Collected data

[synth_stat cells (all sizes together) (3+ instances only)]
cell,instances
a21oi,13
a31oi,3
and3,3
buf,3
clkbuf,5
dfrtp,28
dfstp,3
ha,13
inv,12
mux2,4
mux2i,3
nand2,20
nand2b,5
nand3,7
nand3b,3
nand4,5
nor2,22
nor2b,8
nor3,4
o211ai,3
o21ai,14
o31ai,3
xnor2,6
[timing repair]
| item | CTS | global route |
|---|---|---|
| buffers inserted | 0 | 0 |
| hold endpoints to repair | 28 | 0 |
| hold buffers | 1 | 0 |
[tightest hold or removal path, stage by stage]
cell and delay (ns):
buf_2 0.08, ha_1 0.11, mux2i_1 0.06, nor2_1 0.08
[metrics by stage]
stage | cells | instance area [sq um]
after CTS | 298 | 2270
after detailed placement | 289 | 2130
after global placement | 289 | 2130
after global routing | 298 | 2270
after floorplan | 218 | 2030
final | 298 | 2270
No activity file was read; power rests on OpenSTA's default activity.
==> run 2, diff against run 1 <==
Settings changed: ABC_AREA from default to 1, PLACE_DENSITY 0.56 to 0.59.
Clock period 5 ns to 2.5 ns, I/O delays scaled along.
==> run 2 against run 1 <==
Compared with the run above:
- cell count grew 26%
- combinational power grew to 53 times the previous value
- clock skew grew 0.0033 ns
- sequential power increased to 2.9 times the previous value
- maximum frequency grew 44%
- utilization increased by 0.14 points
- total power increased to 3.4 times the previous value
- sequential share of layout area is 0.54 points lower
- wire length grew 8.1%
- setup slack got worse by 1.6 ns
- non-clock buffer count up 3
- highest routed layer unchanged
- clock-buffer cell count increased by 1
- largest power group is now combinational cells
## config.mk

```make
export PLATFORM = sky130hd
export DESIGN_NAME = prog_encoder
export DESIGN_NICKNAME = d
export VERILOG_FILES = /design/src/rtl/prog_encoder_pkg.sv /design/src/rtl/prog_encoder_fifo.sv /design/src/rtl/prog_encoder.sv
export SDC_FILE = /design/constraint.sdc
export NUM_CORES = 1
export LEC_CHECK = 0
export ABC_AREA = 1
export ABC_CLOCK_PERIOD_IN_PS = 1700
export CORE_MARGIN = 4
export CORE_UTILIZATION = 50
export DETAILED_ROUTE_END_ITERATION = 8
export PLACE_DENSITY = 0.77
export SETUP_SLACK_MARGIN = 0.1
export SLEW_MARGIN = 40
export SYNTH_ARGS = -nofsm -noshare
export SYNTH_HDL_FRONTEND = slang
export SYNTH_SLANG_ARGS = --single-unit
```

## constraint.sdc

```tcl
create_clock -name clk -period 1.7 [get_ports clk]
set_clock_uncertainty 0.1 [all_clocks]
set_input_delay 0.17 -clock clk [delete_from_list [all_inputs] [get_ports clk]]
set_output_delay 0.17 -clock clk [all_outputs]
set_load 0.03 [all_outputs]
```

## src/rtl/prog_encoder_pkg.sv

```systemverilog
// Shared types, constants and the instruction packing function for the
// program encoder/loader.
package prog_pkg;

  typedef enum logic [1:0] {
    KIND_DP  = 2'd0,
    KIND_LDR = 2'd1,
    KIND_STR = 2'd2,
    KIND_B   = 2'd3
  } kind_t;

  typedef enum logic [1:0] {
    ST_RUN   = 2'd0,
    ST_DRAIN = 2'd1,
    ST_HALT  = 2'd2,
    ST_DONE  = 2'd3
  } state_t;

  localparam logic [3:0]  COND_AL   = 4'hE;
  // Unconditional branch with offset -2: jumps to itself (PC+8-8).
  localparam logic [31:0] HALT_WORD = 32'hEAFF_FFFE;

  // Instruction field positions
  localparam int unsigned COND_LSB  = 28;
  localparam int unsigned OP_LSB    = 26;
  localparam int unsigned I_BIT     = 25;
  localparam int unsigned CMD_LSB   = 21;
  localparam int unsigned S_BIT     = 20;
  localparam int unsigned P_BIT     = 24;
  localparam int unsigned U_BIT     = 23;
  localparam int unsigned B_BIT     = 22;
  localparam int unsigned W_BIT     = 21;
  localparam int unsigned L_BIT     = 20;
  localparam int unsigned BF_LSB    = 24;
  localparam int unsigned RN_LSB    = 16;
  localparam int unsigned RD_LSB    = 12;
  localparam int unsigned SRC2_LSB  = 0;
  localparam int unsigned OFF_LSB   = 0;

  localparam logic [1:0] OP_DP  = 2'b00;
  localparam logic [1:0] OP_MEM = 2'b01;
  localparam logic [1:0] OP_BR  = 2'b10;

  // Pack one request into a 32-bit instruction word; fields not used by
  // the given kind are ignored.
  function automatic logic [31:0] encode_instr(
    input kind_t       kind,
    input logic [3:0]  cond,
    input logic        imm,
    input logic [3:0]  cmd,
    input logic [3:0]  rn,
    input logic [3:0]  rd,
    input logic [11:0] src2,
    input logic [23:0] off
  );
    logic [31:0] w;
    w = '0;
    w[COND_LSB +: 4] = cond;
    case (kind)
      KIND_DP: begin
        w[OP_LSB +: 2]   = OP_DP;
        w[I_BIT]         = imm;
        w[CMD_LSB +: 4]  = cmd;
        w[S_BIT]         = 1'b0;
        w[RN_LSB +: 4]   = rn;
        w[RD_LSB +: 4]   = rd;
        w[SRC2_LSB +: 12] = src2;
      end
      KIND_LDR, KIND_STR: begin
        // Memory ops use an inverted immediate flag (I=0 means immediate offset).
        w[OP_LSB +: 2]   = OP_MEM;
        w[I_BIT]         = ~imm;
        w[P_BIT]         = 1'b1;
        w[U_BIT]         = 1'b1;
        w[B_BIT]         = 1'b0;
        w[W_BIT]         = 1'b0;
        w[L_BIT]         = (kind == KIND_LDR);
        w[RN_LSB +: 4]   = rn;
        w[RD_LSB +: 4]   = rd;
        w[SRC2_LSB +: 12] = src2;
      end
      KIND_B: begin
        w[OP_LSB +: 2]   = OP_BR;
        w[BF_LSB +: 2]   = 2'b10;
        w[OFF_LSB +: 24] = off;
      end
      default: ;
    endcase
    return w;
  endfunction

endpackage

```

## src/rtl/prog_encoder_fifo.sv

```systemverilog
// Synchronous FIFO buffering encoded words between request and imem sides.
module enc_fifo #(
  parameter int unsigned WIDTH = 32,
  parameter int unsigned DEPTH = 4
) (
  input  logic             clk,
  input  logic             rst_n,
  input  logic             push,
  input  logic [WIDTH-1:0] din,
  input  logic             pop,
  output logic             full,
  output logic             empty,
  output logic [WIDTH-1:0] head
);

  localparam int unsigned PW = $clog2(DEPTH);
  localparam logic [PW:0] PTR_ONE = 1;

  logic [PW:0]      wptr_q, wptr_d;
  logic [PW:0]      rptr_q, rptr_d;
  logic [WIDTH-1:0] mem_q [DEPTH];
  logic [WIDTH-1:0] mem_d [DEPTH];
  logic             do_push;
  logic             do_pop;

  // Extra pointer bit distinguishes full from empty when indices match.
  assign empty   = (wptr_q == rptr_q);
  assign full    = (wptr_q[PW] != rptr_q[PW]) && (wptr_q[PW-1:0] == rptr_q[PW-1:0]);
  assign head    = mem_q[rptr_q[PW-1:0]];
  assign do_push = push && !full;
  assign do_pop  = pop && !empty;

  // Next pointers and storage contents
  always_comb begin
    wptr_d = wptr_q;
    rptr_d = rptr_q;
    mem_d  = mem_q;
    if (do_push) begin
      mem_d[wptr_q[PW-1:0]] = din;
      wptr_d = wptr_q + PTR_ONE;
    end
    if (do_pop) begin
      rptr_d = rptr_q + PTR_ONE;
    end
  end

  // State registers; reset empties the FIFO
  always_ff @(posedge clk) begin
    if (!rst_n) begin
      wptr_q <= '0;
      rptr_q <= '0;
      mem_q  <= '{default: '0};
    end else begin
      wptr_q <= wptr_d;
      rptr_q <= rptr_d;
      mem_q  <= mem_d;
    end
  end

endmodule

```

## src/rtl/prog_encoder.sv

```systemverilog
// Program encoder/loader: encodes instruction requests, buffers them and
// writes them to consecutive imem words, finishing with a halt word.
module prog_encoder
  import prog_pkg::*;
#(
  parameter int unsigned FIFO_DEPTH = 4,
  parameter int unsigned IMEM_AW    = 6
) (
  input  logic               clk,
  input  logic               rst_n,
  input  logic               req_valid,
  output logic               req_ready,
  input  logic [1:0]         req_kind,
  input  logic [3:0]         req_cond,
  input  logic               req_imm,
  input  logic [3:0]         req_cmd,
  input  logic [3:0]         req_rn,
  input  logic [3:0]         req_rd,
  input  logic [11:0]        req_src2,
  input  logic [23:0]        req_off,
  input  logic               finish,
  output logic               imem_we,
  input  logic               imem_ready,
  output logic [IMEM_AW-1:0] imem_addr,
  output logic [31:0]        imem_wdata,
  output logic [IMEM_AW:0]   word_count,
  output logic               done,
  output logic               overflow
);

  localparam logic [IMEM_AW:0] CNT_ONE = 1;

  state_t             state_q, state_d;
  logic [IMEM_AW:0]   count_q, count_d;
  logic               overflow_q, overflow_d;

  logic               fifo_full;
  logic               fifo_empty;
  logic [31:0]        fifo_head;
  logic [31:0]        enc_word;
  logic               push;
  logic               pop;
  logic               mem_full;

  assign enc_word = encode_instr(kind_t'(req_kind), req_cond, req_imm, req_cmd,
                                 req_rn, req_rd, req_src2, req_off);

  // Count saturates at 2**IMEM_AW, so the top bit alone flags a full imem.
  assign mem_full = count_q[IMEM_AW];

  enc_fifo #(
    .WIDTH (32),
    .DEPTH (FIFO_DEPTH)
  ) u_fifo (
    .clk   (clk),
    .rst_n (rst_n),
    .push  (push),
    .din   (enc_word),
    .pop   (pop),
    .full  (fifo_full),
    .empty (fifo_empty),
    .head  (fifo_head)
  );

  // Handshake, imem write path and FSM next state
  always_comb begin
    state_d    = state_q;
    count_d    = count_q;
    overflow_d = overflow_q;
    pop        = 1'b0;
    imem_we    = 1'b0;
    imem_wdata = '0;

    // Gating with rst_n keeps every output quiet while reset is held.
    req_ready = rst_n && (state_q == ST_RUN) && !fifo_full;
    push      = req_valid && req_ready;

    if (rst_n) begin
      case (state_q)
        ST_RUN, ST_DRAIN: begin
          if (!fifo_empty) begin
            if (mem_full) begin
              pop        = 1'b1;
              overflow_d = 1'b1;
            end else begin
              imem_we    = 1'b1;
              imem_wdata = fifo_head;
              if (imem_ready) begin
                pop     = 1'b1;
                count_d = count_q + CNT_ONE;
              end
            end
          end
          if (state_q == ST_RUN) begin
            if (finish) state_d = ST_DRAIN;
          end else if (fifo_empty) begin
            state_d = ST_HALT;
          end
        end
        ST_HALT: begin
          if (mem_full) begin
            overflow_d = 1'b1;
            state_d    = ST_DONE;
          end else begin
            imem_we    = 1'b1;
            imem_wdata = HALT_WORD;
            if (imem_ready) begin
              count_d = count_q + CNT_ONE;
              state_d = ST_DONE;
            end
          end
        end
        ST_DONE: ;
        default: state_d = ST_RUN;
      endcase
    end
  end

  // State, address counter and sticky overflow
  always_ff @(posedge clk) begin
    if (!rst_n) begin
      state_q    <= ST_RUN;
      count_q    <= '0;
      overflow_q <= 1'b0;
    end else begin
      state_q    <= state_d;
      count_q    <= count_d;
      overflow_q <= overflow_d;
    end
  end

  assign imem_addr  = count_q[IMEM_AW-1:0];
  assign word_count = count_q;
  assign done       = (state_q == ST_DONE);
  assign overflow   = overflow_q;

endmodule

```

==> results of run 1 <==
through the flow:
stage               util [%]  hold WS (ns)  instances  instance area [µm²]  setup slack, ns
global placement       62.36        0.3363       1579                 9515          -0.2692
CTS                    72.83        0.1296       1642                11110          -0.4210
finish                 81.97        0.1452       1681                12510          -0.6072
global route           81.97        0.1641       1681                12510          -0.6237
detailed placement     62.36        0.3426       1579                 9515          -0.2764
floorplan                  -        0.2049       1287                 7980          -0.1172
how the worst max path moves through the flow:
stage | from | endpoint | slack (ns)
final | u_fifo.rptr_q[1] | imem_wdata[14] | -0.61
after global routing | u_fifo.rptr_q[1] | u_fifo.mem_q[65] | -0.62
after detailed placement | req_kind[0] | u_fifo.mem_q[121] | -0.28
after CTS | u_fifo.rptr_q[0] | imem_wdata[26] | -0.42
after global placement | req_kind[0] | u_fifo.mem_q[57] | -0.27
after floorplan | u_fifo.rptr_q[0] | imem_we | -0.12
worst reg2reg max path, cell delays in order (launching register included):
cell and delay (ns):
dfxtp_4 0.39, inv_4 0.06, nand2_4 0.06, nand2_4 0.06, buf_4 0.13, buf_6 0.11
nand3_4 0.08, buf_8 0.12, buf_6 0.09, nand4_4 0.11, buf_12 0.20, buf_12 0.15
nand2_2 0.06, nand2_1 0.04, nor2_1 0.38
kinds of logic after synthesis:
group | count (synthesis) | synth area share (%)
simple gates | 714 | 36.59
buf+inv | 242 | 12.86
compound gates | 173 | 11.30
flops | 144 | 36.99
fa+ha+maj | 9 | 1.445
xor+xnor | 5 | 0.8030
power by group through the flow:
stage | logic (mW) | clock network [mW] | registers [mW]
final | 2.71 | 3.95 | 3.58
after global routing | 2.83 | 4.09 | 3.58
after CTS | 2.28 | 3.84 | 3.56
after detailed placement | 1.81 | 0 | 3.63
after global placement | 1.79 | 0 | 3.62
after floorplan | 1.12 | 0 | 3.62
per-layer routing:
metal | track usage, % | routed length (µm)
met3 | 5.095 | 4449
met1 | 33.95 | 12210
met5 | 0 | 0
met4 | 11.61 | 3039
met2 | 45.34 | 15150
registers in the layout (all words and copies together), names as in the netlist:
name           flops
overflow           1
u_fifo.wptr_q      3
state_q            2
u_fifo.rptr_q      3
word_count         7
u_fifo.mem_q     128
cell usage after synthesis, types with 2 or more instances:
cell type / instances / area share [%]
nand4_4: 5 / 1.4
buf_1: 5 / 0.24
nand4_1: 6 / 0.48
buf_4: 11 / 1.1
inv_2: 2 / 0.096
o21ai_0: 78 / 5.0
dfxtp_1: 144 / 37
ha_1: 9 / 1.4
o21ai_1: 9 / 0.58
nor2_1: 322 / 16
buf_2: 24 / 1.5
nand2_1: 345 / 17
buf_6: 3 / 0.43
a21oi_1: 80 / 5.1
xor2_1: 3 / 0.34
o21bai_1: 2 / 0.19
nand3_1: 30 / 1.9
a211oi_1: 3 / 0.29
clkbuf_1: 43 / 2.1
inv_1: 154 / 7.4
repair_timing:
action | 4_1_cts | 5_1_grt
buffers inserted | 17 | 21
hold buffers | 1 | 0
resized for setup | 163 | 264
pin swaps | 50 | 71
setup endpoints to repair | 177 | 174
gates cloned | 13 | 25
hold endpoints to repair | 2 | 0
area by class of cell:
class                      count  area, µm²  share of cell area (%)
tap                          211      264.0                   2.111
timing repair buffer         237       3148                   25.17
sequential                   144       2895                   23.15
clock inverter                10      135.1                   1.080
inverter                     156      596.8                   4.772
multi-input combinational    901       5004                   40.01
clock buffer                  22      464.2                   3.711
==> flow_metrics.env, run 1 <==
export IMPL_p_switching_mw=3.239
export IMPL_synth_seq_cells=144
export IMPL_grtUsageTotal_pct=27.04
export IMPL_antenna_found_initial=0
export IMPL_ir_drop_v=0.0007795
export IMPL_antenna_cells=0
export IMPL_cts_tree="yes"
export IMPL_synth_edf_count=0
export IMPL_die_h_um=132.8
export IMPL_min_path_type="in -> reg"
export IMPL_dpl_hpwl_um=13570
export IMPL_fin_ws_ns=-0.6072
export IMPL_clockBufferDepth=2
export IMPL_maxCapViolCount=0
export IMPL_status="finished, violations left"
export IMPL_initial_core_util_pct=51.07
export IMPL_drt_pass1_iter_count=9
export IMPL_min_period_over_period_pct=135.7
export IMPL_core_region_area_um2=15260
export IMPL_vias=9883
export IMPL_htree_levels=4
export IMPL_cp_end_kind="primary output"
export IMPL_critPathSlowestCell="dfxtp_4"
export IMPL_grt_pass1_wl_um=39010
export IMPL_cts_sinks=144
export IMPL_tightest_slew_ns=0.8113
export IMPL_cts_root_buf="clkbuf_16"
export IMPL_r2r_slack_ns=-0.60
export IMPL_synthCells=1287
export IMPL_p_sw_share_pct=31.64
export IMPL_syn_area_per_cell_um2=6.055
export IMPL_crit_type="reg -> out"
export IMPL_p_per_area_nw_per_um2=818.4
export IMPL_path_clk_slew_ns=0.06
export IMPL_ff2ff_path_depth=14
export IMPL_cp_cell_sequence="inv_4 > buf_4 > a21oi_1 > o21ai_0 > nand2_1 > nor2_1 > nor2_4 > buf_6"
export IMPL_critical_path_cell_count=8
export IMPL_worstPathArrival_ns=2.04
export IMPL_wl_per_cell_um=20.73
export IMPL_slew_headroom_pct=45.34
export IMPL_drc=0
export IMPL_cts_buffers=17
export IMPL_power_frac_seq_pct=34.9
export IMPL_pin_count=109
export IMPL_async_flop_share_pct=0
export IMPL_timing_setup_tns_ns=-49.10
export IMPL_violations="negative setup slack"
export IMPL_die_area_um2=17650
export IMPL_fmax_mhz=433.4
export IMPL_path_max_fanout=18
export IMPL_reg2reg_from="u_fifo.rptr_q[1]"
export IMPL_rr_endpoint="u_fifo.mem_q[65]"
export IMPL_final_cell_mix="nor2_1, nand2_1, inv_1"
export IMPL_power_frac_comb_pct=26.5
export IMPL_clkLatencyLatePin_ns=0.44
export IMPL_start_kind="flop"
export IMPL_fillCellCount=795
export IMPL_hold_viol_final=0
export IMPL_die_x_um=132.8
export IMPL_wl_um=34850
export IMPL_worst_hold_startpoint="rst_n"
export IMPL_yosysWarnings=0
export IMPL_internal_power_mw=6.997
export IMPL_crit_required_ns=1.43
export IMPL_first_global_vias=7976
export IMPL_finalWeightedCongestion=0.8090
export IMPL_period_minus_slack_ns=2.307
export IMPL_hold_path_endpoint="u_fifo.wptr_q[0]"
export IMPL_slew_viol_final=0
export IMPL_holdPathStages=4
export IMPL_rsz0062_at_grt="yes"
export IMPL_fin_nets=1526
export IMPL_slowest_delay_ns=0.37
export IMPL_synthDistinctLibCells=29
export IMPL_synthFlopType="dfxtp_1"
export IMPL_grt_max_degree=128
export IMPL_num_rows=45
export IMPL_port_buffers=108
export IMPL_overflow=0
export IMPL_p_leak_nw=5.823
export IMPL_synth_fp_nets=1356
export IMPL_syn_area_um2=7792
export IMPL_p_clk_share_pct=38.6
export IMPL_dr_first_iter_drc_count=1592
export IMPL_ant_nets=0
export IMPL_power_total_mw=10.24
export IMPL_setup_viol=168
export IMPL_drive_gt1_share_pct=32.04
export IMPL_path_buf_inv=3
export IMPL_viasPerCell=5.879
export IMPL_area_growth_pct=60.50
export IMPL_critPathTopFamily="buffers and inverters"
export IMPL_final_common_cell="nor2_1"
export IMPL_seq_area_frac_synth_pct=36.99
Power figures use the tool's default switching activity.
==> inputs of run 2 (changes only) <==
--- a/config.mk
+++ b/config.mk
@@ -6,11 +6,12 @@
 export NUM_CORES = 1
 export LEC_CHECK = 0
 export ABC_AREA = 1
-export ABC_CLOCK_PERIOD_IN_PS = 1700
+export ABC_CLOCK_PERIOD_IN_PS = 2100
 export CORE_MARGIN = 4
-export CORE_UTILIZATION = 50
+export CORE_UTILIZATION = 55
 export DETAILED_ROUTE_END_ITERATION = 8
-export PLACE_DENSITY = 0.77
+export DONT_BUFFER_PORTS = 1
+export PLACE_DENSITY = 0.73
 export SETUP_SLACK_MARGIN = 0.1
 export SLEW_MARGIN = 40
 export SYNTH_ARGS = -nofsm -noshare
==> constraint.sdc (replaced) <==
create_clock -name clk -period 2.1 [get_ports clk]
set_clock_uncertainty 0.1 [all_clocks]
set_input_delay 0.21 -clock clk [delete_from_list [all_inputs] [get_ports clk]]
set_output_delay 0.21 -clock clk [all_outputs]
set_load 0.03 [all_outputs]
==> flow_metrics.env, run 2 (synthesis gave the netlist of run 1 again) <==
export IMPL_fin_ws_ns=-0.09277
export IMPL_r2r_slack_ns=0.30
export IMPL_fmax_mhz=456.0
export IMPL_num_rows=43
export IMPL_cts_tree="yes"
export IMPL_ff2ff_path_depth=8
export IMPL_slew_headroom_pct=65.04
export IMPL_hold_viol_final=106
export IMPL_ctsHoldBuffers=10
export IMPL_pre_cts_ws_ns=0.2158
export IMPL_clockBufferDepth=2
export IMPL_min_period_over_period_pct=104.4
export IMPL_tightest_slew_ns=0.5190
export IMPL_slew_viol_final=0
export IMPL_cts_root_buf="clkbuf_16"
export IMPL_crit_required_ns=1.79
export IMPL_p_per_area_nw_per_um2=773.9
export IMPL_ant_nets=0
export IMPL_die_x_um=127.0
export IMPL_viasPerCell=5.136
export IMPL_grt_pass1_wl_um=33840
export IMPL_path_max_fanout=9
export IMPL_dr_first_iter_drc_count=750
export IMPL_first_global_vias=6875
export IMPL_reg2reg_from="u_fifo.rptr_q[0]"
export IMPL_p_sw_share_pct=28.32
export IMPL_maxCapViolCount=0
export IMPL_grt_max_degree=132
export IMPL_largest_register="u_fifo.mem_q"
export IMPL_worstPathArrival_ns=1.88
export IMPL_dpl_cell_area_um2=8153
export IMPL_wl_um=20900
export IMPL_power_frac_comb_pct=19.5
export IMPL_core_region_area_um2=13880
export IMPL_vias=7719
export IMPL_largest_register_ffs=128
export IMPL_final_common_cell="nand2_1"
export IMPL_area_growth_pct=21.36
export IMPL_cts_sinks=144
export IMPL_ir_drop_v=0.0006217
export IMPL_hold_path_endpoint="u_fifo.wptr_q[2]"
export IMPL_port_buffers=0
export IMPL_min_path_type="in -> reg"
export IMPL_fillCellCount=1238
export IMPL_antenna_cells=0
export IMPL_start_kind="flop"
export IMPL_violations="negative hold slack, negative setup slack"
export IMPL_p_switching_mw=2.073
export IMPL_path_clk_slew_ns=0.06
export IMPL_setup_viol=23
export IMPL_cp_end_kind="primary output"
export IMPL_wl_per_cell_um=13.91
export IMPL_rsz0062_at_grt="yes"
export IMPL_fin_nets=1379
export IMPL_die_area_um2=16140
export IMPL_grtUsageTotal_pct=25.76
export IMPL_p_leak_nw=4.783
export IMPL_final_design_area_no_fill_um2=9457
export IMPL_cts_buffers=17
export IMPL_drive_gt1_share_pct=13.23
export IMPL_drc=0
export IMPL_p_clk_share_pct=41.1
export IMPL_dpl_hpwl_um=11920
export IMPL_drt_pass1_iter_count=5
export IMPL_crit_type="reg -> out"
export IMPL_final_cell_mix="nand2_1, nor2_1, inv_1"
export IMPL_pin_count=109
export IMPL_die_h_um=127.0
export IMPL_status="finished, violations left"
export IMPL_overflow=0
export IMPL_power_frac_seq_pct=39.3
export IMPL_rr_endpoint="u_fifo.mem_q[22]"
export IMPL_period_minus_slack_ns=2.193
export IMPL_worst_hold_startpoint="rst_n"
export IMPL_finalWeightedCongestion=0.8023
export IMPL_antenna_found_initial=0
export IMPL_clkLatencyLatePin_ns=0.42
export IMPL_timing_setup_tns_ns=-1.796
export IMPL_internal_power_mw=5.246
export IMPL_whs_ns=-0.2046
export IMPL_holdPathStages=2
export IMPL_htree_levels=4
export IMPL_initial_core_util_pct=56.14
[run 2: changes by cell type in the layout (fill, tap and decap cells not counted), sizes merged, moves of 3 or more]
cell and change:
dlygate4sd2 -12, clkbuf -13, clkdlybuf4s50 -58, clkinv -3, dlygate4sd3 +9, buf -66
[run 2: power by group through the flow]
stage / Sequential [mW] / Clock (mW) / Combinational [mW]
after floorplan: 2.93 / 0 / 0.805
after global placement: 2.93 / 0 / 1.06
after detailed placement: 2.94 / 0 / 1.06
after CTS: 2.88 / 3.04 / 1.36
after global routing: 2.89 / 3.18 / 1.56
final: 2.88 / 3.01 / 1.43
[run 2: worst max-delay path: stages (launching register included)]
cell and delay, ns:
dfxtp_4 0.39, xnor2_4 0.20, nand4_4 0.11, nand2_2 0.09, inv_2 0.06, nand3_4 0.11, buf_12 0.14, buf_12 0.17
nor2_4 0.04, buf_6 0.14
[run 2: what timing repair did]
action                     4_1_cts  5_1_grt
hold endpoints to repair       139      128
setup buffers                   13        4
setup endpoints to repair       33       55
resized for setup              112       25
gates cloned                     2        0
pin swaps                        6       12
[run 2: layer usage]
metal / track usage, % / vias to the layer above / part of all wire (%)
li1: - / 3938 / -
met4: 7.382 / 0 / 1.8
met2: 42.40 / 221 / 48
met3: 5.351 / 34 / 5.6
met1: 34.36 / 3526 / 45
met5: 0 / - / 0
[run 2: area by class of cell]
class | instances | area [µm²] | share of cell area, %
clock buffer | 27 | 513.0 | 5.425
inverter | 156 | 595.6 | 6.298
tap | 180 | 225.2 | 2.382
clock inverter | 5 | 75.07 | 0.7939
timing repair buffer | 90 | 973.4 | 10.29
multi-input combinational | 901 | 4175 | 44.15
sequential | 144 | 2899 | 30.66
[run 2: through the flow]
| step | utilization [%] | power [mW] | std cells |
|---|---|---|---|
| 3_5_place_dp | 58.73 | 3.998 | 1444 |
| 3_3_place_gp | 58.73 | 3.989 | 1444 |
| 5_1_grt | 68.13 | 7.629 | 1503 |
| 2_1_floorplan | - | 3.739 | 1287 |
| 4_1_cts | 67.33 | 7.283 | 1501 |
| 6_report | 68.13 | 7.319 | 1503 |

• _Try it_:
From the records above, pull out every line containing the word "registers".

• _Written reply_:
  // State registers; reset empties the FIFO
stage | logic (mW) | clock network [mW] | registers [mW]
registers in the layout (all words and copies together), names as in the netlist:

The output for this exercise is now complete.